Stored items:
******************************
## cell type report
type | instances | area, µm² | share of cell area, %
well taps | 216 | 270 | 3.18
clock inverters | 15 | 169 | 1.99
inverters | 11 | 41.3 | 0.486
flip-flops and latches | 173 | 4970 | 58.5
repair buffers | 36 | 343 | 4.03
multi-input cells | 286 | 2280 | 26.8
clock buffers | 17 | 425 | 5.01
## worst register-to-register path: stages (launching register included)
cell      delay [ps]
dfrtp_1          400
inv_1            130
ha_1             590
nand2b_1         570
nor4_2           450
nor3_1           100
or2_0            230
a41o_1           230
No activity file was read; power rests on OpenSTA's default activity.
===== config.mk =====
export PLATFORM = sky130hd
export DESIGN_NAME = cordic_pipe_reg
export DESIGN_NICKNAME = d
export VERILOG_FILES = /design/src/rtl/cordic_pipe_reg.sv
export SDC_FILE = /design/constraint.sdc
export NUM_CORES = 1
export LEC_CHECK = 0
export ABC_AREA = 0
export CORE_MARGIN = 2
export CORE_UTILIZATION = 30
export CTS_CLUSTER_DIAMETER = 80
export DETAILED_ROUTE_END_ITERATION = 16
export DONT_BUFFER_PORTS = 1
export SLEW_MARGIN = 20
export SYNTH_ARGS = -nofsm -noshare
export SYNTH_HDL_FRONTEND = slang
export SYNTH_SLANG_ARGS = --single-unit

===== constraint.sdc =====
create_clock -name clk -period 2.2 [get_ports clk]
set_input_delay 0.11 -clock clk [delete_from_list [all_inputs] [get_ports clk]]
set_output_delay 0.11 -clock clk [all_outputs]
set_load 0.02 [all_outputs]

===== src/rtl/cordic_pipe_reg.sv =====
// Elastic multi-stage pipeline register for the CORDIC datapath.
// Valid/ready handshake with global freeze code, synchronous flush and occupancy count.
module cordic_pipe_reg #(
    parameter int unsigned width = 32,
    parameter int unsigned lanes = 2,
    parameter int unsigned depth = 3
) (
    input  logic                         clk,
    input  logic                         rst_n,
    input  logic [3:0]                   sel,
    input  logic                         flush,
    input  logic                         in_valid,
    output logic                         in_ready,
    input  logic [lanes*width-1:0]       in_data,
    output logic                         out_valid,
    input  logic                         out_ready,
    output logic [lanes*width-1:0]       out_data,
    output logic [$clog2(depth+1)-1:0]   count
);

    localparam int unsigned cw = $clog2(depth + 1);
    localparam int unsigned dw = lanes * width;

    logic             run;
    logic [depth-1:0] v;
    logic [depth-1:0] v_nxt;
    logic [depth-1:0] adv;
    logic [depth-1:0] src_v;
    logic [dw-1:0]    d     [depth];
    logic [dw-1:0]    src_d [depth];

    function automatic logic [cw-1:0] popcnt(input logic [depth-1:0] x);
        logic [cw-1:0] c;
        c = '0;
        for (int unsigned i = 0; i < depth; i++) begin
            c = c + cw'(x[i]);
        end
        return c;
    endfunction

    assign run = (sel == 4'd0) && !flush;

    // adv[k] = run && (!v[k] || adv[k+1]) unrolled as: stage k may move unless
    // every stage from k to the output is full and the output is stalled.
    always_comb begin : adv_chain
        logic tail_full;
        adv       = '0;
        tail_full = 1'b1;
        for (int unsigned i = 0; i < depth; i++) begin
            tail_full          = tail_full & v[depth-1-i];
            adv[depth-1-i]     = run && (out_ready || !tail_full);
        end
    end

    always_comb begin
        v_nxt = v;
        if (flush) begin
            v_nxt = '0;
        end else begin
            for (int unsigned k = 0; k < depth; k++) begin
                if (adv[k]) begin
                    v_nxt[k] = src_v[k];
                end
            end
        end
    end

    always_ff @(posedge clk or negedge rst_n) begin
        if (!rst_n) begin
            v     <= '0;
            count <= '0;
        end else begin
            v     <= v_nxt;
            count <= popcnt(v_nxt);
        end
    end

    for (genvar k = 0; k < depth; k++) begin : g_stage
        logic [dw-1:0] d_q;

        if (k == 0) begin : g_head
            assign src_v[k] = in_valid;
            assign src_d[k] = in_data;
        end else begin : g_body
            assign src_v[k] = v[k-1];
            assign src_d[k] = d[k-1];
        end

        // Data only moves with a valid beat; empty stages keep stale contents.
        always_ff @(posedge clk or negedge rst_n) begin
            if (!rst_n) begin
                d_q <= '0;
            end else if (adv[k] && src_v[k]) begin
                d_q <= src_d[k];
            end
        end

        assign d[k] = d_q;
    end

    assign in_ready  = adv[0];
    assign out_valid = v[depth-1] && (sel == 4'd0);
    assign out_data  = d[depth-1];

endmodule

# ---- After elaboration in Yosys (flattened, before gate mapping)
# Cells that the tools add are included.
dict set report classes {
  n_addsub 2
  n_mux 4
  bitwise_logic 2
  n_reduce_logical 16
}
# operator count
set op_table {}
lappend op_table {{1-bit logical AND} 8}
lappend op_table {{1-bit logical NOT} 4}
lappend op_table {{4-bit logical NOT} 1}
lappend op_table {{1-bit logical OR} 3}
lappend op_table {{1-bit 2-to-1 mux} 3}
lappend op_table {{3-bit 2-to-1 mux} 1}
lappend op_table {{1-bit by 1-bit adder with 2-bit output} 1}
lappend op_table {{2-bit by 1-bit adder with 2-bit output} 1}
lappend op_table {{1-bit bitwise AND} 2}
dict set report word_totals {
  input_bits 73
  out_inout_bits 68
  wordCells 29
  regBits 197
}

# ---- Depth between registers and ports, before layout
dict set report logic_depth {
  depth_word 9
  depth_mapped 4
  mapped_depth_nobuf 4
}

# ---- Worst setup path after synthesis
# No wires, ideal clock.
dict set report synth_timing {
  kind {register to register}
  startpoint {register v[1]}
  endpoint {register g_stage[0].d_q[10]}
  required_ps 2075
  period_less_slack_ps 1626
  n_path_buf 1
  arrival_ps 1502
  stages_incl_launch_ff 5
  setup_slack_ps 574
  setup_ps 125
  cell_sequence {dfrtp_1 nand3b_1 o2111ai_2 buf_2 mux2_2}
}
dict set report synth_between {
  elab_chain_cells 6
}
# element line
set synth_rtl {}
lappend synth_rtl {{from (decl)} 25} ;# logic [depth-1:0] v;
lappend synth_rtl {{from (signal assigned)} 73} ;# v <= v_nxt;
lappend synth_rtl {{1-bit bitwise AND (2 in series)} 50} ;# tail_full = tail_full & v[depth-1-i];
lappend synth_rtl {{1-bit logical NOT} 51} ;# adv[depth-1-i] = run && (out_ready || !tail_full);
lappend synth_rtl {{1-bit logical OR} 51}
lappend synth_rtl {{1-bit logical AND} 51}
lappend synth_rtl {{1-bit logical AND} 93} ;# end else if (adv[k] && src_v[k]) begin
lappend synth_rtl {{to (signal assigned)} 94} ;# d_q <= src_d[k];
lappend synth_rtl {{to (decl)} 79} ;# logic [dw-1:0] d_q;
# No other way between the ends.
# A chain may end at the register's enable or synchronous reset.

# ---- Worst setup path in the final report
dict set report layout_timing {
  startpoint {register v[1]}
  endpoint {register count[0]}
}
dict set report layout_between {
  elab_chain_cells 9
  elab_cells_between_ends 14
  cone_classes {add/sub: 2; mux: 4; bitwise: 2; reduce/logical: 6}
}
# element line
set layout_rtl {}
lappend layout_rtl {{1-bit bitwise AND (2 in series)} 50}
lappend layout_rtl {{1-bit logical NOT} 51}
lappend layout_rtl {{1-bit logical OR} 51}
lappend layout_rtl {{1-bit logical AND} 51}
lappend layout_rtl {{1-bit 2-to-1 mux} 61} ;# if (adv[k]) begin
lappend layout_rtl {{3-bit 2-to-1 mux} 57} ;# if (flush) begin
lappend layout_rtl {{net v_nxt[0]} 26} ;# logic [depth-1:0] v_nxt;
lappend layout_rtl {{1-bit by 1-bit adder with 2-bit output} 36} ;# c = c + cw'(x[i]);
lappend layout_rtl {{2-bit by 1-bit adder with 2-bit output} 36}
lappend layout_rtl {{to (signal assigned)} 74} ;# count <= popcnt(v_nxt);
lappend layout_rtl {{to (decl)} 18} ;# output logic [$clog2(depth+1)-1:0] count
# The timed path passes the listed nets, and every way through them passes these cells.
******************************
- Problem statement: Look through the entries above; find each line with the word "assigned" and copy it.

- Answer space:
lappend synth_rtl {{from (signal assigned)} 73} ;# v <= v_nxt;
lappend synth_rtl {{to (signal assigned)} 94} ;# d_q <= src_d[k];
lappend layout_rtl {{to (signal assigned)} 74} ;# count <= popcnt(v_nxt);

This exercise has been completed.